- _Work order_:
Scan the listing and copy each line where the word "layout" is present.

- _Records shown_:

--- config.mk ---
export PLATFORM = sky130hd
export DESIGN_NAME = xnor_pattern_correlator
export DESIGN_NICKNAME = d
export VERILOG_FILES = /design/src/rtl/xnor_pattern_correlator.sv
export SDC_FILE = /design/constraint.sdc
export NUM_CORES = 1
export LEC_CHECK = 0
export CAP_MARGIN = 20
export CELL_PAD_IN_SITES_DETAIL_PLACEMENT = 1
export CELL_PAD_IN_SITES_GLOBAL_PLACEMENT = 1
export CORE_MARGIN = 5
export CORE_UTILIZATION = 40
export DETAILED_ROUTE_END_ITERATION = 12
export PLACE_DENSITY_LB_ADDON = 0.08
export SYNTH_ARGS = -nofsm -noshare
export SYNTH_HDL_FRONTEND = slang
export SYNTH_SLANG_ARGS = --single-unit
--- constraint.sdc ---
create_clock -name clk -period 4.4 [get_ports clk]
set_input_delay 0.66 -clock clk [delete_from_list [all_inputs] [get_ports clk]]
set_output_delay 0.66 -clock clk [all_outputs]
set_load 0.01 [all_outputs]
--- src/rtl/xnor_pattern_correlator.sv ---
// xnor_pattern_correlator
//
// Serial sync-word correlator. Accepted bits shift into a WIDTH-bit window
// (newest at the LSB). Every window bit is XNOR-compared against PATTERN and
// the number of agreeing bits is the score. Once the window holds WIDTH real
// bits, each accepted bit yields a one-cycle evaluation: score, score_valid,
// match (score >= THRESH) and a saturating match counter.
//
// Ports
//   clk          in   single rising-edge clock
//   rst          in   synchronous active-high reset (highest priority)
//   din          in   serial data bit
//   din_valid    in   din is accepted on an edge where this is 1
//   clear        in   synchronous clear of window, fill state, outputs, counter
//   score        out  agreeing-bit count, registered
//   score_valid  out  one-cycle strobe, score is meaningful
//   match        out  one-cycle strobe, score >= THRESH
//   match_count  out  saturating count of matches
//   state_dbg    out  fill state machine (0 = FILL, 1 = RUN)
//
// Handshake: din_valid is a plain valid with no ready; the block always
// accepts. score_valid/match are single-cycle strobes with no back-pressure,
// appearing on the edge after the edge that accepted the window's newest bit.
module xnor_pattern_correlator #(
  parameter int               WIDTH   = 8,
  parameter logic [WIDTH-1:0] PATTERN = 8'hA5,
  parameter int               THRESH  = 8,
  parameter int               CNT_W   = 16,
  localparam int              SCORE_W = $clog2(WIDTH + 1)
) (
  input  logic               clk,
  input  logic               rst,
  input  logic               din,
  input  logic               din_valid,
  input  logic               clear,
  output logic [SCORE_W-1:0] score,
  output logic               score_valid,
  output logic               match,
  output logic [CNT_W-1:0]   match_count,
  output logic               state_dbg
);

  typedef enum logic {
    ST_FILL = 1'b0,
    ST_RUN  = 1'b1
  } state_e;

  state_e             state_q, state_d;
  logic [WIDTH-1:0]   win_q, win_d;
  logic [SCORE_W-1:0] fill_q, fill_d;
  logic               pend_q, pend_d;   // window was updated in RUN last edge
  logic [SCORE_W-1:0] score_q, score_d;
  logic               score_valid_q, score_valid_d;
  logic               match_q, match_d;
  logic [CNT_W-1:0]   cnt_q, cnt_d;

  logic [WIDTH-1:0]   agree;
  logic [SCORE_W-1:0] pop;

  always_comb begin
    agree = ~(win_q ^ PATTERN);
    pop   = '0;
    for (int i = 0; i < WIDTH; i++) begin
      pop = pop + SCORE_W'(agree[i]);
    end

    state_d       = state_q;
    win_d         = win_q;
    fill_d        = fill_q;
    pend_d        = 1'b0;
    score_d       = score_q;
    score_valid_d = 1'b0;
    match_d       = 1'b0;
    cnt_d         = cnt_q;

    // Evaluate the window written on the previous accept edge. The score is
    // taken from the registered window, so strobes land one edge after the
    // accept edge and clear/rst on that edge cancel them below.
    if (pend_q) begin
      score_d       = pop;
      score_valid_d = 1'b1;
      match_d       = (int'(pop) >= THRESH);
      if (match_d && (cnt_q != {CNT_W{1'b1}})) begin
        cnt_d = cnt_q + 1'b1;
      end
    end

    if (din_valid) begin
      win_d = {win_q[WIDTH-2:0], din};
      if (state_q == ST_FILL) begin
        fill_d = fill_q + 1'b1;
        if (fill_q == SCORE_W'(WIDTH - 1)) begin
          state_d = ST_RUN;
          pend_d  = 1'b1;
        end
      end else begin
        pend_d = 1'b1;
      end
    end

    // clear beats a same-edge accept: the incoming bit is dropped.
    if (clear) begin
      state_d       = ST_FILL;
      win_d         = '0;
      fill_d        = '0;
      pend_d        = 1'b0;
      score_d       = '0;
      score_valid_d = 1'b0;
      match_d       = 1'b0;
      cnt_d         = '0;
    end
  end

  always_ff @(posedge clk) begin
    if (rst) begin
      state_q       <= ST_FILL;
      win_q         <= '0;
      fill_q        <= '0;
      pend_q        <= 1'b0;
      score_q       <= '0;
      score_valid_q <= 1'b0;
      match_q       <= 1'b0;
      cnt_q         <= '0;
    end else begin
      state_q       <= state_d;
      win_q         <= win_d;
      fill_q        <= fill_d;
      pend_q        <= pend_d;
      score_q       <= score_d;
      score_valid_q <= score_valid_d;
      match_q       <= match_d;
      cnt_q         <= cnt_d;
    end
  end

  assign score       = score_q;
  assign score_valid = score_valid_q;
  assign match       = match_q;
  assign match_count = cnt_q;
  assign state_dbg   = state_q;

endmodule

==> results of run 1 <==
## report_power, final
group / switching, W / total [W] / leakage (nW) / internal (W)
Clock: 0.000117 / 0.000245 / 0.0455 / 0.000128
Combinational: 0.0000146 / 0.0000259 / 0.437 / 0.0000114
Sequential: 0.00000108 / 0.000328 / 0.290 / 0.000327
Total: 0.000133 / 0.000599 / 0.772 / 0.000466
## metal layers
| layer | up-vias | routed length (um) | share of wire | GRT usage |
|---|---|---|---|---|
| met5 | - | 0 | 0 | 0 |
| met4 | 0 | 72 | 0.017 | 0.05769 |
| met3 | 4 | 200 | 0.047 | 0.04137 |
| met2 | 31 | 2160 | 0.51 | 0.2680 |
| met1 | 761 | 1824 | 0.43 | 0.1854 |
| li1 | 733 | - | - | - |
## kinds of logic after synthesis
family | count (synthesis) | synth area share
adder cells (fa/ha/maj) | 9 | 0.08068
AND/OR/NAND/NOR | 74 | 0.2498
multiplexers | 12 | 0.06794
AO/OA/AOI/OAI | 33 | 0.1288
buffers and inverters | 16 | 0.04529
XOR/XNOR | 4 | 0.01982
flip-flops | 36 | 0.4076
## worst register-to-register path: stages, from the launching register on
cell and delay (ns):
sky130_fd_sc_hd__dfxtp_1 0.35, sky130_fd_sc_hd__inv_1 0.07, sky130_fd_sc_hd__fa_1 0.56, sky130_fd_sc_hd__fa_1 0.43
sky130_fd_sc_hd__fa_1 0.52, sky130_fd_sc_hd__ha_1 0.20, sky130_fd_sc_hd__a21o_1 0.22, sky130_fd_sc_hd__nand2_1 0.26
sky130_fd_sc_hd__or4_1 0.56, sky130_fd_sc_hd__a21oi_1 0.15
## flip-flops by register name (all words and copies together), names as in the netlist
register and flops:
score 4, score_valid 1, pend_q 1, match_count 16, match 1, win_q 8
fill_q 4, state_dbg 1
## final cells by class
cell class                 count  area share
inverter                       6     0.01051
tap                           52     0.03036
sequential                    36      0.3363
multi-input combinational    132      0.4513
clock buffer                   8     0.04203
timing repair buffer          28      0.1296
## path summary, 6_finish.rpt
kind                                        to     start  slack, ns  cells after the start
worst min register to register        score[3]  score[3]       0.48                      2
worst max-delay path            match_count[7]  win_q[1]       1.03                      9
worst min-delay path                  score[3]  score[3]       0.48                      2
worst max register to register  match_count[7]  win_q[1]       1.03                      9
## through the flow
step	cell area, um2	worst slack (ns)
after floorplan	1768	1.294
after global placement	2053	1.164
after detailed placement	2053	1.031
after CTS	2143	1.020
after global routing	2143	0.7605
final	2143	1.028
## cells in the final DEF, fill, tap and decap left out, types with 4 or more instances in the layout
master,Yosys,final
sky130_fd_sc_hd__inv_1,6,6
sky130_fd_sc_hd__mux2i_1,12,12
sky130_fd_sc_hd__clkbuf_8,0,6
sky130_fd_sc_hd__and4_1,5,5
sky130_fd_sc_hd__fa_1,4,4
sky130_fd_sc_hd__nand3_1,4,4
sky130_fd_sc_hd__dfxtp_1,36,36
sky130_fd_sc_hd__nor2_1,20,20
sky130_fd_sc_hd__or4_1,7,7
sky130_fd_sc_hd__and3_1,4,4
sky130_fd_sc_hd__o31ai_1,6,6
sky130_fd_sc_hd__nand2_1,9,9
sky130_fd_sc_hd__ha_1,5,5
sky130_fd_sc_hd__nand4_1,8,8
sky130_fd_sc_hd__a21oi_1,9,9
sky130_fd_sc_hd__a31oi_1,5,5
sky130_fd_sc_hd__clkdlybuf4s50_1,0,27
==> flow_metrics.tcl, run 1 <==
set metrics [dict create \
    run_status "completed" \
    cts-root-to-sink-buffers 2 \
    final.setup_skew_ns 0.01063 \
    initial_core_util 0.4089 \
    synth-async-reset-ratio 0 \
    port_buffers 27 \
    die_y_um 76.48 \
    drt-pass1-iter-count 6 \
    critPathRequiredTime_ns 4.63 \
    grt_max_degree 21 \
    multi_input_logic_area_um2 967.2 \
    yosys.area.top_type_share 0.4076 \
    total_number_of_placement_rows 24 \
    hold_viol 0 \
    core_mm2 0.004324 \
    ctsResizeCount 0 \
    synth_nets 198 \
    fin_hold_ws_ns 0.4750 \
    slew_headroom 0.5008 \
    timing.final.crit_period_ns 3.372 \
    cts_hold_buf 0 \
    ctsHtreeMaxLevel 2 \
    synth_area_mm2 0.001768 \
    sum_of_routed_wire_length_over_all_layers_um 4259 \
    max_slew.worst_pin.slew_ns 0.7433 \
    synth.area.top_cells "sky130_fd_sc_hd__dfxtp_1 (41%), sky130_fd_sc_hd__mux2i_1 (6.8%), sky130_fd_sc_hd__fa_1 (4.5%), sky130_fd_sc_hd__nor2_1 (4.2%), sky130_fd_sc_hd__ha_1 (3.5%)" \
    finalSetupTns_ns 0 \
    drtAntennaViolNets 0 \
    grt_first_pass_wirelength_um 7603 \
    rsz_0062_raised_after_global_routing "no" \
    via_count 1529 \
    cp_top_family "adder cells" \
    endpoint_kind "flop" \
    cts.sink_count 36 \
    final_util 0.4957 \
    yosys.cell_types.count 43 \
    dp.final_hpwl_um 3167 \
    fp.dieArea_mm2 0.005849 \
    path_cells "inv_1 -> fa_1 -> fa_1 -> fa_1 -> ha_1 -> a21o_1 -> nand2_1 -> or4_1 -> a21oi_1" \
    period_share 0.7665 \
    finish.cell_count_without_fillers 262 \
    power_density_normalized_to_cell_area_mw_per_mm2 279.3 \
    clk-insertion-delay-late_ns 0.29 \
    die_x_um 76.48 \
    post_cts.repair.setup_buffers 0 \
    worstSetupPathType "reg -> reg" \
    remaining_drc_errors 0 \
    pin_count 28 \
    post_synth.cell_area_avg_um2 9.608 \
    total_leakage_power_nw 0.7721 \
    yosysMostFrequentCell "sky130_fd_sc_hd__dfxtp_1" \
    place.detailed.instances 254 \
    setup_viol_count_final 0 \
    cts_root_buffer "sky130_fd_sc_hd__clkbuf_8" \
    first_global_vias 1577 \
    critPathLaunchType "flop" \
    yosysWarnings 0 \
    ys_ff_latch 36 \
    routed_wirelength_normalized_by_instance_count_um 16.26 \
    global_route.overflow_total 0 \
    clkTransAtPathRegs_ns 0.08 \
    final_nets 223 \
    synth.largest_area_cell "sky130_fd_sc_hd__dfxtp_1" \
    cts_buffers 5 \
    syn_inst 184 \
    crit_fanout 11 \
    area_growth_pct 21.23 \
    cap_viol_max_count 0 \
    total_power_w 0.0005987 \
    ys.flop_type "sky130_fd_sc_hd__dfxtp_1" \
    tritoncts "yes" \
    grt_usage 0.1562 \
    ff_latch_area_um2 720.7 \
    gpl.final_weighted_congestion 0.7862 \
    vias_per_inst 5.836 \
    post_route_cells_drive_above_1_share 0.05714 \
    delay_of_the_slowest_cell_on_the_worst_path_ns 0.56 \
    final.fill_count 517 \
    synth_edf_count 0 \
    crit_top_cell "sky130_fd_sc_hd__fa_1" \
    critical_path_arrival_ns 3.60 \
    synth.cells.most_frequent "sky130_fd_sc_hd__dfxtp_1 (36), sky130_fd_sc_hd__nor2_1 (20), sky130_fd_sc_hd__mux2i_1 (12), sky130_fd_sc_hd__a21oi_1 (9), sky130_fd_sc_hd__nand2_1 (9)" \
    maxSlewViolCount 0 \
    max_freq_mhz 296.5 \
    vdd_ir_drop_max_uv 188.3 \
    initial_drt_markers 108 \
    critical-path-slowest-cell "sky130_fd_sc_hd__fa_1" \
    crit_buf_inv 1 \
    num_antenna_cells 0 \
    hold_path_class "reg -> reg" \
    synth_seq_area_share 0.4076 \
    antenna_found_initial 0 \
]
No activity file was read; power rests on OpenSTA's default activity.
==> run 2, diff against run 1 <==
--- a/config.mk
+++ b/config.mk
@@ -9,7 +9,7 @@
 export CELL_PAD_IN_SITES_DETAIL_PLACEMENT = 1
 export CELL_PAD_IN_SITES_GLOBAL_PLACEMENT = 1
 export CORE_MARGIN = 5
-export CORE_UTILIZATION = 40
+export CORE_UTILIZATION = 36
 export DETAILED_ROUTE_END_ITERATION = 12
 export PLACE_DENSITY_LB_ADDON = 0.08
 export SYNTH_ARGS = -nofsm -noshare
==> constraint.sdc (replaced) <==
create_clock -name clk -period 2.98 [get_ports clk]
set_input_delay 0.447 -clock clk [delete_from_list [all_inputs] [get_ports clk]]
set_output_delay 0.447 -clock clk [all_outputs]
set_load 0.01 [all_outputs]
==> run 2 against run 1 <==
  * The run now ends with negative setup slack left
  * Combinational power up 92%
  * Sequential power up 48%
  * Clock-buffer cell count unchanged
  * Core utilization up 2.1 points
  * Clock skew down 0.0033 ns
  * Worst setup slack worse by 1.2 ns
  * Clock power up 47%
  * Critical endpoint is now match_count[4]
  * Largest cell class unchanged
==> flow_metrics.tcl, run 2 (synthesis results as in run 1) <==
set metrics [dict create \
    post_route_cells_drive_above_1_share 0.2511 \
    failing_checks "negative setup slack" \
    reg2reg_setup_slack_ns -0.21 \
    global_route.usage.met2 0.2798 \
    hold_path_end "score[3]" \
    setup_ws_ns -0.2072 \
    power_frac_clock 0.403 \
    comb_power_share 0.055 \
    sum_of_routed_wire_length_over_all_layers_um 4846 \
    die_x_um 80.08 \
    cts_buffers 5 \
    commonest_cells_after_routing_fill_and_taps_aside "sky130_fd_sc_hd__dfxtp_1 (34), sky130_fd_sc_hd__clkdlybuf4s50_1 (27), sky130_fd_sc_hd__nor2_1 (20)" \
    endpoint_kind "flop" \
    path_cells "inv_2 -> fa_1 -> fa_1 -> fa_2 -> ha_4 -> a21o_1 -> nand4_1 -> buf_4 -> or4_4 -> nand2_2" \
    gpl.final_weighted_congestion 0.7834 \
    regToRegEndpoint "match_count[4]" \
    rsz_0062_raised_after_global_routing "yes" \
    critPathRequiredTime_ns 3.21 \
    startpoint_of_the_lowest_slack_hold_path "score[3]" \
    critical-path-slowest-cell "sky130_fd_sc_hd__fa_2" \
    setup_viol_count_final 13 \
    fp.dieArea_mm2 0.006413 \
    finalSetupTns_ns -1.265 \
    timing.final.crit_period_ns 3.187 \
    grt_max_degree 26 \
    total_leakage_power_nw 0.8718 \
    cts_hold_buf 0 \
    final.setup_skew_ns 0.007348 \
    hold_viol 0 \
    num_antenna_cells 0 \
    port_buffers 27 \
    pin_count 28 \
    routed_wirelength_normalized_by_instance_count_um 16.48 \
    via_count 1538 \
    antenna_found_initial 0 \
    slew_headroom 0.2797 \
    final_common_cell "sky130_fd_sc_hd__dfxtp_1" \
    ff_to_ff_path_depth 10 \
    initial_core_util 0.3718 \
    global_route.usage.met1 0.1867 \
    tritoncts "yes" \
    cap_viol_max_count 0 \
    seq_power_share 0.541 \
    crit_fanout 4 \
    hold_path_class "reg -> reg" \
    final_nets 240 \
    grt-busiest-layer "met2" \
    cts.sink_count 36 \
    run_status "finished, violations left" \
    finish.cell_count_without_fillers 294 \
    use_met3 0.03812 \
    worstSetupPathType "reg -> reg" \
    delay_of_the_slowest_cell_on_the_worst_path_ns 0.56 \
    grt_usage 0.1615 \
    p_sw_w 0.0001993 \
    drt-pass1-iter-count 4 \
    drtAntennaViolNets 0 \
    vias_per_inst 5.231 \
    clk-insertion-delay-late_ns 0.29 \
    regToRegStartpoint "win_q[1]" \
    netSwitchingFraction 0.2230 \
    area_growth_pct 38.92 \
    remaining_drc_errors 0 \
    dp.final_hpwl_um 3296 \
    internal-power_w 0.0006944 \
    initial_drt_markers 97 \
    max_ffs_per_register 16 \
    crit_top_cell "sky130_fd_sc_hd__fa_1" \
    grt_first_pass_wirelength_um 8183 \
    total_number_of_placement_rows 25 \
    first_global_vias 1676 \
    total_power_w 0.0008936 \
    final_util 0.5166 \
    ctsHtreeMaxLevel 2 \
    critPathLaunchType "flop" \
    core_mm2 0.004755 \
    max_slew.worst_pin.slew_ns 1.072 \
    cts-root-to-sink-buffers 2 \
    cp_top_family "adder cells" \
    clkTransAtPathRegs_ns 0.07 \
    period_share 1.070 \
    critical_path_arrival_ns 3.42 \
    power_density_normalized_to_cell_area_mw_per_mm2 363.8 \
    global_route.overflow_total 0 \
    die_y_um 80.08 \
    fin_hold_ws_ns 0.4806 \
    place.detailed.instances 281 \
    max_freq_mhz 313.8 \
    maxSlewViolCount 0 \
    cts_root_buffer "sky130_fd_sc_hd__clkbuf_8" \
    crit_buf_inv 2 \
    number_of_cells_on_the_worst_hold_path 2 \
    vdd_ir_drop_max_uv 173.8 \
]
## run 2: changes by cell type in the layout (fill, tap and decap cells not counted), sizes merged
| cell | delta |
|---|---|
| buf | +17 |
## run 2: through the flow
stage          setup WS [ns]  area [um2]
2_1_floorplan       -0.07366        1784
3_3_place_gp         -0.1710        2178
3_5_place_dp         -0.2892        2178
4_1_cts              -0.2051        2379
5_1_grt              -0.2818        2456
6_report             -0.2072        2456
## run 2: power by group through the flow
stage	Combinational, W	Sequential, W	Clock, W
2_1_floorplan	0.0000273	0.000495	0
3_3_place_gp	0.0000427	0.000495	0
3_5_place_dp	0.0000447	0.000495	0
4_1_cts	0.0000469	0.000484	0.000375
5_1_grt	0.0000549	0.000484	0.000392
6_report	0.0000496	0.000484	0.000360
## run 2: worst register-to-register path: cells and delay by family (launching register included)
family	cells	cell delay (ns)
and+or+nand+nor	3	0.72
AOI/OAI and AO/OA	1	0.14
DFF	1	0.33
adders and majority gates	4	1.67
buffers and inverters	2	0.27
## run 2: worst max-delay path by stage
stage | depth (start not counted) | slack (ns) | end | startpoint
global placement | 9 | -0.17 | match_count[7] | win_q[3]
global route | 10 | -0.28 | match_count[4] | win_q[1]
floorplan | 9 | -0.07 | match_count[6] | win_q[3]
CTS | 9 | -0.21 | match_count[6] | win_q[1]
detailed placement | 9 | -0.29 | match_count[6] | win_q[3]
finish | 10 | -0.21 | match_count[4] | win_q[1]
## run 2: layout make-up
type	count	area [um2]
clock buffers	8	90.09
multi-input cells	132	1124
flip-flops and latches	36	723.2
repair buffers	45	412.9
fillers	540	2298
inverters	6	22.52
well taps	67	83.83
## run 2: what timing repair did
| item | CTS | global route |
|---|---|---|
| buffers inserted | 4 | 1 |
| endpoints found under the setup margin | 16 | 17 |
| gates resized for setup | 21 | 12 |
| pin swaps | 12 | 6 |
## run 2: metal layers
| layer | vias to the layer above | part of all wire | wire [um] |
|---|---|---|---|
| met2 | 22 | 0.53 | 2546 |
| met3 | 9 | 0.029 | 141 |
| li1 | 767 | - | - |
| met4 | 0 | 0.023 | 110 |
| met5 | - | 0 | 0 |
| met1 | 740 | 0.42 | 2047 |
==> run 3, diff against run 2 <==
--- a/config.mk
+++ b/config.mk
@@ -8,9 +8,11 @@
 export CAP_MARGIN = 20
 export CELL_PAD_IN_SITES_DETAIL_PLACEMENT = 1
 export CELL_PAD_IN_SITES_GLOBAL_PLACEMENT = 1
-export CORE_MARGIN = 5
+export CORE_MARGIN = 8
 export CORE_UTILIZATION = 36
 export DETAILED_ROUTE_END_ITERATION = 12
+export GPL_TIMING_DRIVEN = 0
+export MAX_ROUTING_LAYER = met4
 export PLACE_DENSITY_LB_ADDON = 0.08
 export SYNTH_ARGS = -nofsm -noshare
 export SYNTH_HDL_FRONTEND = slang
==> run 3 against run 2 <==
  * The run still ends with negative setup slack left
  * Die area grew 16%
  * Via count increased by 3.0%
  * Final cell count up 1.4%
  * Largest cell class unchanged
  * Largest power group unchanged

- _Task result_:
## cells in the final DEF, fill, tap and decap left out, types with 4 or more instances in the layout
## run 2: changes by cell type in the layout (fill, tap and decap cells not counted), sizes merged
## run 2: layout make-up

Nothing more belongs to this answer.